### [What this task involves]
Search the listing below for the word "scripts" and return each line that contains it.
----------------------------------------
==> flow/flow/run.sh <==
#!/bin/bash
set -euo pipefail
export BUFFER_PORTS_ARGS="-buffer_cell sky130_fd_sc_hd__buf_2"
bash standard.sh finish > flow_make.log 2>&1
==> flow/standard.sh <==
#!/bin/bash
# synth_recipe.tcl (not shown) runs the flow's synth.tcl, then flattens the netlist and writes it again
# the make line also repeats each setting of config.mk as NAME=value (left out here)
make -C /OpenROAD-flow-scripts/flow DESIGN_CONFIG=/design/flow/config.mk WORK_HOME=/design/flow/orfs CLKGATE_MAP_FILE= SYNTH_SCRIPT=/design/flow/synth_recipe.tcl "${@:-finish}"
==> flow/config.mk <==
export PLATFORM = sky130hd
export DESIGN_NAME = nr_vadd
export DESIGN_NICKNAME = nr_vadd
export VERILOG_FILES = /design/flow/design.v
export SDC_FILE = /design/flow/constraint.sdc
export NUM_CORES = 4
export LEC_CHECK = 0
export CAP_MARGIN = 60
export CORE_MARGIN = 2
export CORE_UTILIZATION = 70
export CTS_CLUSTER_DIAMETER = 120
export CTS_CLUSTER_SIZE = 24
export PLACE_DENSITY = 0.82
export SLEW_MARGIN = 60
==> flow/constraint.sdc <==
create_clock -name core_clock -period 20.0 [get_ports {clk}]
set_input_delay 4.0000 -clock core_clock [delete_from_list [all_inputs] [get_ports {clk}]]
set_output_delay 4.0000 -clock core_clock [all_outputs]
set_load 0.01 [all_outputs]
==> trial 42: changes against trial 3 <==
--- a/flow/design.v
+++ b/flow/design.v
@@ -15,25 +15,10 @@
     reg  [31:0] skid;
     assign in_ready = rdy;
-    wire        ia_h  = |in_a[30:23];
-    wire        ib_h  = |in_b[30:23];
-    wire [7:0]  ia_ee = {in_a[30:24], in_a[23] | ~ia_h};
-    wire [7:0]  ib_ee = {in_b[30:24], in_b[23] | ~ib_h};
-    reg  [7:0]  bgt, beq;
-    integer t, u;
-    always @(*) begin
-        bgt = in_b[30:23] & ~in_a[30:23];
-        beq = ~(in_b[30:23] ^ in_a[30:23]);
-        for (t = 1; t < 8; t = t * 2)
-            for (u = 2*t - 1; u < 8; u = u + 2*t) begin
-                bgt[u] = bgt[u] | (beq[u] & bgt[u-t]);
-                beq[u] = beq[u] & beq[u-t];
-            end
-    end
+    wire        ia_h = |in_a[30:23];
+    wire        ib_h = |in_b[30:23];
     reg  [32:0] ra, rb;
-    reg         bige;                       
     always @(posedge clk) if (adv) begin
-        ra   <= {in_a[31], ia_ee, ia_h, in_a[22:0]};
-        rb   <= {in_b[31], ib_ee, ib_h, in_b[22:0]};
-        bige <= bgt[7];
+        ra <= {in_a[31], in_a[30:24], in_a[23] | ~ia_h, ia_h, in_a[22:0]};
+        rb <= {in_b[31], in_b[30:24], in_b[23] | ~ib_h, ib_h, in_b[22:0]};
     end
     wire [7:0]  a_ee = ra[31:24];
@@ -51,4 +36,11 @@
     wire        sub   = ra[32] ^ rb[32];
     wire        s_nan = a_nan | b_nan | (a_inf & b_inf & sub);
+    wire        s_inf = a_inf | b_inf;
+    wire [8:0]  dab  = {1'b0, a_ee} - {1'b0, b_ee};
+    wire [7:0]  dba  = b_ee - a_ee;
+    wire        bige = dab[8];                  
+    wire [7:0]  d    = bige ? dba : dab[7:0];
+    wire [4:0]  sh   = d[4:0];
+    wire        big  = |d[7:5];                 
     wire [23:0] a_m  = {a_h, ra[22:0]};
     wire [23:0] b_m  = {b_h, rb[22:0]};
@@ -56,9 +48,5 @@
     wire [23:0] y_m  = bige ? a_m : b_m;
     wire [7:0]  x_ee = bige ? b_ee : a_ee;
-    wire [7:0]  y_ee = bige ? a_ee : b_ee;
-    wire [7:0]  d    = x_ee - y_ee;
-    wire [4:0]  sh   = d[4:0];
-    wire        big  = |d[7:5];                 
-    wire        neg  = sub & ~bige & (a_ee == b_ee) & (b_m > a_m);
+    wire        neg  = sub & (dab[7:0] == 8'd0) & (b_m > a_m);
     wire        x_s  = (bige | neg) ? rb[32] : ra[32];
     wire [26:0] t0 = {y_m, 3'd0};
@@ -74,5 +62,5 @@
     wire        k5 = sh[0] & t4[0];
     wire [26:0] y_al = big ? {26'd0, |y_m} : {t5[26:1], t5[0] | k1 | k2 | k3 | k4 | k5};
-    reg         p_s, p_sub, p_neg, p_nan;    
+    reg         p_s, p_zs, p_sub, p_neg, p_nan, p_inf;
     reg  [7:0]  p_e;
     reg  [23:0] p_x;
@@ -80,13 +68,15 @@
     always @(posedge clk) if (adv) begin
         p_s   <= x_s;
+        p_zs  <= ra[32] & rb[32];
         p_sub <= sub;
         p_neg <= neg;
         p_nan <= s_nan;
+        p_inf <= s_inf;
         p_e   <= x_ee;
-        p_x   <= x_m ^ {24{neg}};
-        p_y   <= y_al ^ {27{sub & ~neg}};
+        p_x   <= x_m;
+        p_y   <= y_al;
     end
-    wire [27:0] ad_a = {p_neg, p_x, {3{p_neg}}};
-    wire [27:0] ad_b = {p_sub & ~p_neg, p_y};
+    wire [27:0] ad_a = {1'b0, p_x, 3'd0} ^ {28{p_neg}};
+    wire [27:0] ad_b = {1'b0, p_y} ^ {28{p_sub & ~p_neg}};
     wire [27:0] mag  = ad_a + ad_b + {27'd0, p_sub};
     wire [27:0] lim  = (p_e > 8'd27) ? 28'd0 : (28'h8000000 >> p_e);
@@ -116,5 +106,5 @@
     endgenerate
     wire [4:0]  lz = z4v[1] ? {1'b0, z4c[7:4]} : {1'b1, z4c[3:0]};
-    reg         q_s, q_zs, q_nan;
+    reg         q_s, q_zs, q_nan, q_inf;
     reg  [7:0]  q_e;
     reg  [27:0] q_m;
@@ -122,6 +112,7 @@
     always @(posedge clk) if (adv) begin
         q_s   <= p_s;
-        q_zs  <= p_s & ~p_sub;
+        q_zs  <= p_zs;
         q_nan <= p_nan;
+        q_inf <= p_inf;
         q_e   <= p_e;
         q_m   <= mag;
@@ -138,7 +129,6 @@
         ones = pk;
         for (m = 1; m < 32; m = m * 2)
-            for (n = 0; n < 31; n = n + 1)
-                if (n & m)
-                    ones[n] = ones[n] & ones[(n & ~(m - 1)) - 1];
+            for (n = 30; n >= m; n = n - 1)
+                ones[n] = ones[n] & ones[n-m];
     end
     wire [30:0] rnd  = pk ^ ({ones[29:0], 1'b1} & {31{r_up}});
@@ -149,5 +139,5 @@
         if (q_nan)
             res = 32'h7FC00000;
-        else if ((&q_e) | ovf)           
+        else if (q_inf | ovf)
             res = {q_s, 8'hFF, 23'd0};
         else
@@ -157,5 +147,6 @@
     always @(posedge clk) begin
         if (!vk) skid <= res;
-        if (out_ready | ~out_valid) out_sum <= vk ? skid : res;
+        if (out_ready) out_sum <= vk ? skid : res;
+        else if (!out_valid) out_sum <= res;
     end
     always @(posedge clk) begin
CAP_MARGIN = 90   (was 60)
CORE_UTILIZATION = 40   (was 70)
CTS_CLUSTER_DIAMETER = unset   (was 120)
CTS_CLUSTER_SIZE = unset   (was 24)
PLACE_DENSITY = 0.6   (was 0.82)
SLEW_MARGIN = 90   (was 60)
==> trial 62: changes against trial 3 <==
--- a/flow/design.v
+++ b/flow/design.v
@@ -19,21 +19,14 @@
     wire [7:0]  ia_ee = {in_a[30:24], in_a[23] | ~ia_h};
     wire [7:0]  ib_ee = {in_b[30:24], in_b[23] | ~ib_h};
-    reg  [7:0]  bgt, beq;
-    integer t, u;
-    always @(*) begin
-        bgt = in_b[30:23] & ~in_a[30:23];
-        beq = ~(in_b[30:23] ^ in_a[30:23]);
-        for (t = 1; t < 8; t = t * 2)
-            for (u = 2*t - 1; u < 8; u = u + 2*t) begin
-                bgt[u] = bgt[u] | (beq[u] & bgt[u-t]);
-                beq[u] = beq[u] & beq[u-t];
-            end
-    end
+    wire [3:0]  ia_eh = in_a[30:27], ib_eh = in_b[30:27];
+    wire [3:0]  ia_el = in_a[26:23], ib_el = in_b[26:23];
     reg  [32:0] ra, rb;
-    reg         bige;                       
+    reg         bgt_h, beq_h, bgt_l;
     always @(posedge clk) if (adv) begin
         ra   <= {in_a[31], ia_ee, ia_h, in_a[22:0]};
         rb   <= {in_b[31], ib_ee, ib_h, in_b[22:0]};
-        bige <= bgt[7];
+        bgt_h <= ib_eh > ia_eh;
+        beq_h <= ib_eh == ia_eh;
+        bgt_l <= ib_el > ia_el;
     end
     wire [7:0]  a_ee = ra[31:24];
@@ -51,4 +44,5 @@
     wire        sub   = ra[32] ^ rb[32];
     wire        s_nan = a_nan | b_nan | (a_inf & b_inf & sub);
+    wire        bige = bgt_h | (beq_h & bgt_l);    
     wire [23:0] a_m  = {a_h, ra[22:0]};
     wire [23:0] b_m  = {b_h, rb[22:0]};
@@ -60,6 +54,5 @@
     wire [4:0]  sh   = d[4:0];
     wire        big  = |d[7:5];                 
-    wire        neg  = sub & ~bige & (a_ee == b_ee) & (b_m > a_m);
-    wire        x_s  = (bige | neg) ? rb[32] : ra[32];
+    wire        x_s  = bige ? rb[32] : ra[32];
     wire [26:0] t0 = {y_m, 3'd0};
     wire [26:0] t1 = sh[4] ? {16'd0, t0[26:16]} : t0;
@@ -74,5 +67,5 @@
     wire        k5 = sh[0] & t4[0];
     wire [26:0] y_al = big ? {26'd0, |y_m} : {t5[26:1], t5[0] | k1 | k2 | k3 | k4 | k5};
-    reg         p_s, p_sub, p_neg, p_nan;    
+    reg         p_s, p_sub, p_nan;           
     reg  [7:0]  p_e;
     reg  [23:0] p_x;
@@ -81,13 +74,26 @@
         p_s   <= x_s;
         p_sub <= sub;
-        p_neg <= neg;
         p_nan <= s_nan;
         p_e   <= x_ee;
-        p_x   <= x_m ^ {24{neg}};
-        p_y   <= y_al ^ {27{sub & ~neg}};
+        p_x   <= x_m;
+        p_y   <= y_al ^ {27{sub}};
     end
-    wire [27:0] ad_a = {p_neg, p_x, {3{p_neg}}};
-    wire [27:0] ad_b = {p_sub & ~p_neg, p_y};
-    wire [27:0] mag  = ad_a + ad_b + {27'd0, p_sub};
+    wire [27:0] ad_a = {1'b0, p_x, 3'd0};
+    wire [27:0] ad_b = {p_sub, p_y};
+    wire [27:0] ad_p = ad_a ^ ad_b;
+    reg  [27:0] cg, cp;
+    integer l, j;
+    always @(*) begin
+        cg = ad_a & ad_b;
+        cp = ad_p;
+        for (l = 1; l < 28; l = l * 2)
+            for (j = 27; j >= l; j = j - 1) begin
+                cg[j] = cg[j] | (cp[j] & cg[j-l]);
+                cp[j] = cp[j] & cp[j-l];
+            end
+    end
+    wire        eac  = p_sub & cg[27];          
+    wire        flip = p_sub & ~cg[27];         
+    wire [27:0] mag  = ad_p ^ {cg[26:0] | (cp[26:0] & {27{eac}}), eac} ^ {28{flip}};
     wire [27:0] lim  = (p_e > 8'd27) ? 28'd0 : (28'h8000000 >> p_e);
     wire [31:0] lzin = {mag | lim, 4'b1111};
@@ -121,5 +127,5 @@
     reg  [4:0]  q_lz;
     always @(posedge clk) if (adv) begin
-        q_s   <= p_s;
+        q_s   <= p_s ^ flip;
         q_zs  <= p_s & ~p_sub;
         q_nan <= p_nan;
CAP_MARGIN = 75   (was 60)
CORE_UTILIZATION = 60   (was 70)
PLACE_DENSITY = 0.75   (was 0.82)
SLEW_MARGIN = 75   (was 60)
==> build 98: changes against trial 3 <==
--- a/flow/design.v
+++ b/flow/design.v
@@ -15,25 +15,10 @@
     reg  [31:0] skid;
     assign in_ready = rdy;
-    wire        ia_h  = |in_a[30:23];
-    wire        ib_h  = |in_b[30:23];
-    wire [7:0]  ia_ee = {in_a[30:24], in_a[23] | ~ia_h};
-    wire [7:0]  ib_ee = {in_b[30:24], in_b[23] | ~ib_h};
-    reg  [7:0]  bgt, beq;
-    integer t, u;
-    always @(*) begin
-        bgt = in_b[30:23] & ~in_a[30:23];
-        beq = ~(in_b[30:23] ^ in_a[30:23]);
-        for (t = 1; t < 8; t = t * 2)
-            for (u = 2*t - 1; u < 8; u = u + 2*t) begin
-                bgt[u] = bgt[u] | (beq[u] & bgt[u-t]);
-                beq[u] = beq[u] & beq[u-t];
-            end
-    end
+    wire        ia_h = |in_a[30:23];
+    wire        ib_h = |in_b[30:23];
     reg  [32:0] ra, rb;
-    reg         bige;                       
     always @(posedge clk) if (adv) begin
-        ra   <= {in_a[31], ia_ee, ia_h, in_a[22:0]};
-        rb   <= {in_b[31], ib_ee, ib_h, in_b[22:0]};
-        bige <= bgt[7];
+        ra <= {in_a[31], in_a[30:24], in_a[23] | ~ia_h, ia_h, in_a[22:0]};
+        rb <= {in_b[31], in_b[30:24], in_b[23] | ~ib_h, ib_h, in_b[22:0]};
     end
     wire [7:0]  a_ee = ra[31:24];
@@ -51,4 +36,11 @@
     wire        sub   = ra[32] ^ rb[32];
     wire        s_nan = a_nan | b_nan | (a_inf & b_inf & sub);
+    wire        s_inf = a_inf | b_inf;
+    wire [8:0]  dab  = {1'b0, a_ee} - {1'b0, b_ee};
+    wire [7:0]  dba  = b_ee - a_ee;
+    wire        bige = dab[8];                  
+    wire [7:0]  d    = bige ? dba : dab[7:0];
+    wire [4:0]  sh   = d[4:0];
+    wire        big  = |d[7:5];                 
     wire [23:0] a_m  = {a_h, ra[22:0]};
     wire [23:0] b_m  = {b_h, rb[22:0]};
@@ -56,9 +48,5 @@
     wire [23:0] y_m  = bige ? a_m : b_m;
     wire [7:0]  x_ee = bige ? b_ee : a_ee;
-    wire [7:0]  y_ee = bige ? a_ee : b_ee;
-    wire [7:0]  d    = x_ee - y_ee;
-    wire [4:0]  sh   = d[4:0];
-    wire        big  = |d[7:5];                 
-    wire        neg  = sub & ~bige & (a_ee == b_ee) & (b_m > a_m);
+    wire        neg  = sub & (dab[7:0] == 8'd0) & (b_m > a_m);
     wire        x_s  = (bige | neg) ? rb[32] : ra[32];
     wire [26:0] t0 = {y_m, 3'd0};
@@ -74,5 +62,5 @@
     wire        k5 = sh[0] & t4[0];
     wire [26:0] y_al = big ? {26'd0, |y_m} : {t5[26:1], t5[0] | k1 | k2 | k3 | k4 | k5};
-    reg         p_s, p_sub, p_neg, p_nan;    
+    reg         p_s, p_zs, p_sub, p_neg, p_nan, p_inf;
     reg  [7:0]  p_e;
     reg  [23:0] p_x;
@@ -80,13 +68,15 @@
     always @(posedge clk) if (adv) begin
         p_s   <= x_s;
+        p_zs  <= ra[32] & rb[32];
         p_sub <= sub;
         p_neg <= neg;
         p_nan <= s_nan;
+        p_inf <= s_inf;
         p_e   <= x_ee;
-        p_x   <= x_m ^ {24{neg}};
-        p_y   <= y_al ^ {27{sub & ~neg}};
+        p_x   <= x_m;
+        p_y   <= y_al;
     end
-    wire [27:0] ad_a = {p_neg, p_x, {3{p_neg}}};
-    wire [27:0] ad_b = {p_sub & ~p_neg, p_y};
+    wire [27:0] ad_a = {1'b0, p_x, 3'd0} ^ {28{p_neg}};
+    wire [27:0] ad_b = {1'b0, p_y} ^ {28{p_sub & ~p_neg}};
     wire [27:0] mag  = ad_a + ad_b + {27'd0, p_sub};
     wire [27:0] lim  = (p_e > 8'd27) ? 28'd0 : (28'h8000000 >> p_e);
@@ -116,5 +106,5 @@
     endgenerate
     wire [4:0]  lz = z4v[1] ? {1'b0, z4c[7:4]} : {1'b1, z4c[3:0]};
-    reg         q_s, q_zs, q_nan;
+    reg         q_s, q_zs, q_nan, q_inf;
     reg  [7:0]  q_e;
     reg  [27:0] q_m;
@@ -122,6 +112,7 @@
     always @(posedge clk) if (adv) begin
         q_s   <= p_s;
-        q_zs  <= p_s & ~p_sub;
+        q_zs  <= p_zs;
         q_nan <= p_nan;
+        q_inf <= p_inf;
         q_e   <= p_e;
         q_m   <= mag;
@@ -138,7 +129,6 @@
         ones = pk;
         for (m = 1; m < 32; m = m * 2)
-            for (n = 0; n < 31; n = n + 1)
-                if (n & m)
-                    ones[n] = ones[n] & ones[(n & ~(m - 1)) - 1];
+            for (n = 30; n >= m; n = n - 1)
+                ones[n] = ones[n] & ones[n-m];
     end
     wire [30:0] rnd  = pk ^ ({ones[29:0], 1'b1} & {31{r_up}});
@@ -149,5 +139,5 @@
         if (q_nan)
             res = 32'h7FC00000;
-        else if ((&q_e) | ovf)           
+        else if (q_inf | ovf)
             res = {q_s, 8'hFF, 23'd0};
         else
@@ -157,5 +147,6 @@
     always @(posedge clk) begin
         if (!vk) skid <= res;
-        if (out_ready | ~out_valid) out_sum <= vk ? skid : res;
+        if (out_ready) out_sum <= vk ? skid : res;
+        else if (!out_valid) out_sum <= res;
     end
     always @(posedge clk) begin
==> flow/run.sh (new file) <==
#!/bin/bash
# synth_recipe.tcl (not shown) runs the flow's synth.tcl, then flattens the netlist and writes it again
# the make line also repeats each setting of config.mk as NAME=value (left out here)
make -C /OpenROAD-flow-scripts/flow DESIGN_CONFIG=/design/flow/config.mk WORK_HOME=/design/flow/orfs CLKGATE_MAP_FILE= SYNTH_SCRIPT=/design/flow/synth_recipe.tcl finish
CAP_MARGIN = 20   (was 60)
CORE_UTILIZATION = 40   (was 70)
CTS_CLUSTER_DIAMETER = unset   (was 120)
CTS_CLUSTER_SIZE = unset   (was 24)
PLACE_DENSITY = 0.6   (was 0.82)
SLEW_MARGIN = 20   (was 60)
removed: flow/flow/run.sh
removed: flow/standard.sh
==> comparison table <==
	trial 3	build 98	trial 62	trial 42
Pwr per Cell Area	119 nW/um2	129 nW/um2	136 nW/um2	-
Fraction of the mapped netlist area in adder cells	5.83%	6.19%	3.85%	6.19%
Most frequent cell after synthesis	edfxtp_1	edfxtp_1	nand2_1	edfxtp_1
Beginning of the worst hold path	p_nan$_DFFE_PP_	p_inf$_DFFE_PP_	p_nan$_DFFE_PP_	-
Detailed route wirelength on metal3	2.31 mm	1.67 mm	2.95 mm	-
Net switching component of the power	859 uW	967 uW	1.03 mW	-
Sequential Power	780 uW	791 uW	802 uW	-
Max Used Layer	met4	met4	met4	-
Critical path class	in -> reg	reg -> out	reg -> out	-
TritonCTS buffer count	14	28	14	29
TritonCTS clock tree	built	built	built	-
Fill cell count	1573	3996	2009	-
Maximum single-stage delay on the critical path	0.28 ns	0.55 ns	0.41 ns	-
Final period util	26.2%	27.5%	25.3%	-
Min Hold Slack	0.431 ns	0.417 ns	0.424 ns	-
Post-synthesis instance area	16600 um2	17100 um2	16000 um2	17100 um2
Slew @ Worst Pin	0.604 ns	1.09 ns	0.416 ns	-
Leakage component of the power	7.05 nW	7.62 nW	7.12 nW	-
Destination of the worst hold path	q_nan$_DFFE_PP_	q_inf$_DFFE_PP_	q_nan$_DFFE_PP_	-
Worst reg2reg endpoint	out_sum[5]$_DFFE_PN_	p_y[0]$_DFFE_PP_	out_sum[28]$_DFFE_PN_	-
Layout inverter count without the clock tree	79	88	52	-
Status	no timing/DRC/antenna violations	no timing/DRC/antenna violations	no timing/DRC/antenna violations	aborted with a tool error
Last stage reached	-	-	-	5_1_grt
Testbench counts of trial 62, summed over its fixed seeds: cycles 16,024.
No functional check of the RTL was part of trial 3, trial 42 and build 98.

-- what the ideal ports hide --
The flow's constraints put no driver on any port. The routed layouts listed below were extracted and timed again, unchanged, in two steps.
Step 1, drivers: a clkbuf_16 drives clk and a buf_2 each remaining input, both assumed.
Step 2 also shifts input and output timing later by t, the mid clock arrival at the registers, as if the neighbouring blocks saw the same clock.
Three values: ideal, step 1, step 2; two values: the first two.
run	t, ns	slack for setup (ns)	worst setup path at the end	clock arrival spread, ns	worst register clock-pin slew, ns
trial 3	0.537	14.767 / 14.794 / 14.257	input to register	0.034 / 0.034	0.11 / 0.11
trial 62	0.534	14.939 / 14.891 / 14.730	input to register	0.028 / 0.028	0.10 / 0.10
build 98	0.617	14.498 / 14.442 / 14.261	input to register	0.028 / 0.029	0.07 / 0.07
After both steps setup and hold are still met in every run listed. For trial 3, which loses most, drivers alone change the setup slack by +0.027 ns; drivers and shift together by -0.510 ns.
----------------------------------------
### [Exercise result]
make -C /OpenROAD-flow-scripts/flow DESIGN_CONFIG=/design/flow/config.mk WORK_HOME=/design/flow/orfs CLKGATE_MAP_FILE= SYNTH_SCRIPT=/design/flow/synth_recipe.tcl "${@:-finish}"
make -C /OpenROAD-flow-scripts/flow DESIGN_CONFIG=/design/flow/config.mk WORK_HOME=/design/flow/orfs CLKGATE_MAP_FILE= SYNTH_SCRIPT=/design/flow/synth_recipe.tcl finish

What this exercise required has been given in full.